◆ **Exercise details**: Report the count of lines in the records below that hold the word "instant", omitting everything but the number.

◆ **Information supplied**:
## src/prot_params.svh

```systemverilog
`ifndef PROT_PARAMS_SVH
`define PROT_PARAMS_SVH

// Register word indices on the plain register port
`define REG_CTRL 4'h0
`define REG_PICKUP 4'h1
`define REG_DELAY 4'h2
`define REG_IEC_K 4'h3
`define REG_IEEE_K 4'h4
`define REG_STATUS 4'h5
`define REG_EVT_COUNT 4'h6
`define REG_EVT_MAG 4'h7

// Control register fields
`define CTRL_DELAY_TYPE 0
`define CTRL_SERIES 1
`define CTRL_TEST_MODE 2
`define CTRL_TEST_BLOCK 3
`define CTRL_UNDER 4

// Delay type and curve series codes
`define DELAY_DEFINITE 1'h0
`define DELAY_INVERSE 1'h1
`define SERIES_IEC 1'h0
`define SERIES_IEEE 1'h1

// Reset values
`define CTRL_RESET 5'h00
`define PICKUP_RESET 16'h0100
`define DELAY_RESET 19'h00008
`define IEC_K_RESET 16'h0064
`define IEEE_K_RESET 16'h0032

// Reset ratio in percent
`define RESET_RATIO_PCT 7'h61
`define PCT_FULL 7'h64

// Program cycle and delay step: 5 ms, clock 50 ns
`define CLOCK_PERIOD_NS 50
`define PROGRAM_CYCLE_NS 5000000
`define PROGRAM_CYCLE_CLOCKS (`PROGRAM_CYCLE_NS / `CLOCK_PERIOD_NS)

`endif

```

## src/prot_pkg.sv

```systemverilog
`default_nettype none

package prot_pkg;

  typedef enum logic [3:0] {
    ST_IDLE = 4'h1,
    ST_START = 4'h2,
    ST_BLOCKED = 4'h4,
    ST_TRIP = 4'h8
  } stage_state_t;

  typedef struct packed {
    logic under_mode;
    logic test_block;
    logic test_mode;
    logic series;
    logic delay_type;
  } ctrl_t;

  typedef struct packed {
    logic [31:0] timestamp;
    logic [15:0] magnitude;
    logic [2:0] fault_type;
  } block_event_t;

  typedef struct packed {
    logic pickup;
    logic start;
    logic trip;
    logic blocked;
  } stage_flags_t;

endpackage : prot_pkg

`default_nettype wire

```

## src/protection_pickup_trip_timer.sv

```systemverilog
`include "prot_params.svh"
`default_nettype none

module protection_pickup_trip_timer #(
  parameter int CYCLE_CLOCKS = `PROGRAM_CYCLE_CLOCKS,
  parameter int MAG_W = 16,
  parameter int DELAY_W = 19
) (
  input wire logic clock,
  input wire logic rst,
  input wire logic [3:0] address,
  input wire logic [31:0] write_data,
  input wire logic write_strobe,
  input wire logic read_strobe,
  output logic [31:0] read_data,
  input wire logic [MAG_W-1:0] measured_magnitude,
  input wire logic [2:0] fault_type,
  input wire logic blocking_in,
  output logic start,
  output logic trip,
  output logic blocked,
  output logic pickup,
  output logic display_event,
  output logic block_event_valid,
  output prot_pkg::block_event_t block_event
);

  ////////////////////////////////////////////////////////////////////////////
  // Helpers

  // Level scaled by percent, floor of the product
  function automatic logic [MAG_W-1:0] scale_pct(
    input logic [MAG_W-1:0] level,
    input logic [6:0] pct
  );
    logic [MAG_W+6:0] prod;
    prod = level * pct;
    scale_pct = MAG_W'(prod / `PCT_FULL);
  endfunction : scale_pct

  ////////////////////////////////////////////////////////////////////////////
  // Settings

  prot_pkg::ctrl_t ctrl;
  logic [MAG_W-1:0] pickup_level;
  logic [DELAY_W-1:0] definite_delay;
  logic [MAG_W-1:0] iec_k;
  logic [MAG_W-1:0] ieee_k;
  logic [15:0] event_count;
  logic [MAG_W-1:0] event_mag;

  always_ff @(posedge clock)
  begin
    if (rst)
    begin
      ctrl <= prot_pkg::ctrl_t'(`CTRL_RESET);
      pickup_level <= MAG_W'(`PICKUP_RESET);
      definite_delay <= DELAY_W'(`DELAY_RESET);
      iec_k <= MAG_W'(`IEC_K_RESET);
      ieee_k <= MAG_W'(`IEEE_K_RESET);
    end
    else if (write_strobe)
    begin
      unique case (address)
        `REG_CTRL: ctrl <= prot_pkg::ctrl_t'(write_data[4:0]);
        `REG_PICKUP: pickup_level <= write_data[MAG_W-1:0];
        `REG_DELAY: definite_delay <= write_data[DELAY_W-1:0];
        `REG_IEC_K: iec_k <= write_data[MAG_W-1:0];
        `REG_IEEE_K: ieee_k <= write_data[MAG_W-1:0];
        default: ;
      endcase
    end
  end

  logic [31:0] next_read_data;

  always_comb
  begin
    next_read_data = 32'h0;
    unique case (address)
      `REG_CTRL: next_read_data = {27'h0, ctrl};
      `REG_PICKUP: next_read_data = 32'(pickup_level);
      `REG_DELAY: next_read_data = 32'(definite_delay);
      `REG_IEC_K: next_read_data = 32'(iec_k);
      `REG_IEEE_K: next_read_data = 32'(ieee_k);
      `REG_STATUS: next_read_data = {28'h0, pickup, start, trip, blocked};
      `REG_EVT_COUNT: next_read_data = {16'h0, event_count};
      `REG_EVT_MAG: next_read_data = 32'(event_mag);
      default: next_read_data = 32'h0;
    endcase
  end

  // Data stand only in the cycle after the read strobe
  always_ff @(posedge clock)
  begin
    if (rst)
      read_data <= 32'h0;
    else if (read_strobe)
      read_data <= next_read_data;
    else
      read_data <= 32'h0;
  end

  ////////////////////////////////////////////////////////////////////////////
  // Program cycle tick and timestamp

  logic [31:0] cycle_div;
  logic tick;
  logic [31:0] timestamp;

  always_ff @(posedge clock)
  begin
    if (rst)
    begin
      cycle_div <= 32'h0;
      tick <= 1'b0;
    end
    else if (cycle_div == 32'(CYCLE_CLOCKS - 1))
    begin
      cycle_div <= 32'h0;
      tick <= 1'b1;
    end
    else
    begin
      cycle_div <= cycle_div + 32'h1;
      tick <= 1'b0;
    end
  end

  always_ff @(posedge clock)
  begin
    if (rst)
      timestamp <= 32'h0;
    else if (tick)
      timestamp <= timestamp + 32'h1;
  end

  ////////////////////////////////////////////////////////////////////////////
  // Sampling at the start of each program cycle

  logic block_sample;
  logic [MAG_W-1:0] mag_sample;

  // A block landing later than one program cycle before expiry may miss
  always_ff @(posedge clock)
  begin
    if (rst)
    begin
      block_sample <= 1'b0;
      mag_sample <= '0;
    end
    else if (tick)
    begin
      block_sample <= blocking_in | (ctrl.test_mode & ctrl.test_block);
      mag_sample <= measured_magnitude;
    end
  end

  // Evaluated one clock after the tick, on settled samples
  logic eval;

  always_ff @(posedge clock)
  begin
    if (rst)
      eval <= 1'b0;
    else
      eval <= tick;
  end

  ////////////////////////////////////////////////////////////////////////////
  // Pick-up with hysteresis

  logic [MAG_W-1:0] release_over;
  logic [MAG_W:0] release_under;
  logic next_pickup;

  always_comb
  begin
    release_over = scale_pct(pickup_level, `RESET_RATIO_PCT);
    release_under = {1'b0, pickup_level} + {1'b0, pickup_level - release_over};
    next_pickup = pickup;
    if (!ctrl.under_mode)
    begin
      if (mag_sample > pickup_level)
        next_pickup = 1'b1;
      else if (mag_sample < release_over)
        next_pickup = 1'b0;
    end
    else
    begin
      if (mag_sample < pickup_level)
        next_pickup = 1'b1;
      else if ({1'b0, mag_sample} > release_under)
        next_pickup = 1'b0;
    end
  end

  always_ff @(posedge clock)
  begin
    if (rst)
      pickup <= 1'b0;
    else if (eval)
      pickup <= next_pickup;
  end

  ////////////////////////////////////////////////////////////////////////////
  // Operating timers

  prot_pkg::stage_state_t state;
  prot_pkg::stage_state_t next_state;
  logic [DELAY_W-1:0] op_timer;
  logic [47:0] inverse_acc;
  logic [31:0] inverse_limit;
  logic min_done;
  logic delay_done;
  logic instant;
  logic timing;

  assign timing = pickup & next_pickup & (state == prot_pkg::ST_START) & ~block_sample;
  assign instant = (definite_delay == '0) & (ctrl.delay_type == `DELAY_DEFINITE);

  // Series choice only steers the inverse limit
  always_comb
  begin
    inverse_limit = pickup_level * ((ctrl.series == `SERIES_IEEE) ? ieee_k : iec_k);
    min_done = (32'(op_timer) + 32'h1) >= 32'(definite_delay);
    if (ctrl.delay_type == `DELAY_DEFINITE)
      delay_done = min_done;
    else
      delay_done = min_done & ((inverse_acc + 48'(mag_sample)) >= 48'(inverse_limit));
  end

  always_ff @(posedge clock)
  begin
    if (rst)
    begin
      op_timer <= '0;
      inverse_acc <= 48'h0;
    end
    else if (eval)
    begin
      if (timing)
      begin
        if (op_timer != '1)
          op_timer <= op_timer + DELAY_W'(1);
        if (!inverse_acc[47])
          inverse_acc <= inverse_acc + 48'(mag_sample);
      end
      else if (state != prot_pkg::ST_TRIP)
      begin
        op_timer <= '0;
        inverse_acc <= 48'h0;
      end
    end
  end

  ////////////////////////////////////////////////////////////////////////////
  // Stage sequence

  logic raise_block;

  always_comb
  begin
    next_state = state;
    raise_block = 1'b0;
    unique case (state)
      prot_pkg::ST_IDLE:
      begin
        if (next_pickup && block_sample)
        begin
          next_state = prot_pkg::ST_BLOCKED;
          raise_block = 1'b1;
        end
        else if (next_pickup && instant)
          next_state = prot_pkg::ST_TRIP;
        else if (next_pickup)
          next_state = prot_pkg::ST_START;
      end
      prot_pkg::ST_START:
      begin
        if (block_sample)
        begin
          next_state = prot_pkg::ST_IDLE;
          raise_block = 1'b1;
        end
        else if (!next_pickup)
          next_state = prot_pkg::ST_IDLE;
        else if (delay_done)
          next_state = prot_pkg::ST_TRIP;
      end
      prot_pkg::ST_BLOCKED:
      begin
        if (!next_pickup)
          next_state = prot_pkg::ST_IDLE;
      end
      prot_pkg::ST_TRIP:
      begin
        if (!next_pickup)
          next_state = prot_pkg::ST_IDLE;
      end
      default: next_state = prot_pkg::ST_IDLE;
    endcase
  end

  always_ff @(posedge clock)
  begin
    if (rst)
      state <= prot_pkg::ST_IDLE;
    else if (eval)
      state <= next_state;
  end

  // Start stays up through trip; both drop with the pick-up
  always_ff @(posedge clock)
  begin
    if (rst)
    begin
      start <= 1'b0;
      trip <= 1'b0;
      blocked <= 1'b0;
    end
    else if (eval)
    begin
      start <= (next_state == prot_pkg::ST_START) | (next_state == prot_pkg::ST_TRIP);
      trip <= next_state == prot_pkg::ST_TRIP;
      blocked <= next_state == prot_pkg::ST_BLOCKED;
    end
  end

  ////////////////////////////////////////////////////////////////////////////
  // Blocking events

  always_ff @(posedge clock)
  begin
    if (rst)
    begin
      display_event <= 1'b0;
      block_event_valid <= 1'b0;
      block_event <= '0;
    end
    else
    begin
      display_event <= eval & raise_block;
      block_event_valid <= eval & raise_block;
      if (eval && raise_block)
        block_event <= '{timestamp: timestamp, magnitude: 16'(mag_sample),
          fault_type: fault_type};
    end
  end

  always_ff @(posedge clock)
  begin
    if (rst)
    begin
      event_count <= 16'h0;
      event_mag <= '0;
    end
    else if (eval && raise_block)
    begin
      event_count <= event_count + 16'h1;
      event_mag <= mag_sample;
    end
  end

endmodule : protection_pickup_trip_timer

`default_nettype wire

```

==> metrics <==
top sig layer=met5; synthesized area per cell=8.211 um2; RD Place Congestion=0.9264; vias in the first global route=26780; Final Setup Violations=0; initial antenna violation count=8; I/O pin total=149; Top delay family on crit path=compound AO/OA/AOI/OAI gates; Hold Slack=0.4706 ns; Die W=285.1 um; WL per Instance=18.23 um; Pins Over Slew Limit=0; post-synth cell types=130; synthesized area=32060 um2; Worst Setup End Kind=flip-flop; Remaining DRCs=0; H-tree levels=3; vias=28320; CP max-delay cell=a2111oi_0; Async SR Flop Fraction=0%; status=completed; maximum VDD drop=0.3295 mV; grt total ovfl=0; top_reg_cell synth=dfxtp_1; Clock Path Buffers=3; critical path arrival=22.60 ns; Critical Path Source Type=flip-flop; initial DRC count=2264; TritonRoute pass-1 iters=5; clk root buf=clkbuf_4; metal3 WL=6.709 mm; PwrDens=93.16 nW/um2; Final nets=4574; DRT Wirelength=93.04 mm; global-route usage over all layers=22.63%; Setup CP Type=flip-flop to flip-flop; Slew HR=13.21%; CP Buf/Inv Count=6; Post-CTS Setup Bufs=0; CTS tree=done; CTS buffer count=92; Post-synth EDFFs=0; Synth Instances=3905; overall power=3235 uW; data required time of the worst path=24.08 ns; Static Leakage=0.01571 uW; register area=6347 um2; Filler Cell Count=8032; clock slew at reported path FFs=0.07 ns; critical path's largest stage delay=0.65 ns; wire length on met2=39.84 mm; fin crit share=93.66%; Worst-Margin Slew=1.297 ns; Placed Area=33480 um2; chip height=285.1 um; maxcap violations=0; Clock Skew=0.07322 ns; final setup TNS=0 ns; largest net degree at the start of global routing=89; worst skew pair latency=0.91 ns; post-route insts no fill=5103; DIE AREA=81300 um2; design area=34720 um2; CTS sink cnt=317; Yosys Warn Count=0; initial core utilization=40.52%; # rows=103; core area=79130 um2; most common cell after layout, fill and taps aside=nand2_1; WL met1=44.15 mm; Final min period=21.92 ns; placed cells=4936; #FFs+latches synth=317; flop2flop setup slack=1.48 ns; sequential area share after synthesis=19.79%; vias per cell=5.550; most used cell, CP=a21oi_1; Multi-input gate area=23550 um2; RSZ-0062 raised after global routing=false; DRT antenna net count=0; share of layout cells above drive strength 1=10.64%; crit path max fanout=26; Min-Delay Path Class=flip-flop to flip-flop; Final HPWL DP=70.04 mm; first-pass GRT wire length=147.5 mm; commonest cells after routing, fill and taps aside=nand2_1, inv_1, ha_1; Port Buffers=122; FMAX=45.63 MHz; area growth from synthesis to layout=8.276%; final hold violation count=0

◆ **Output below**: 3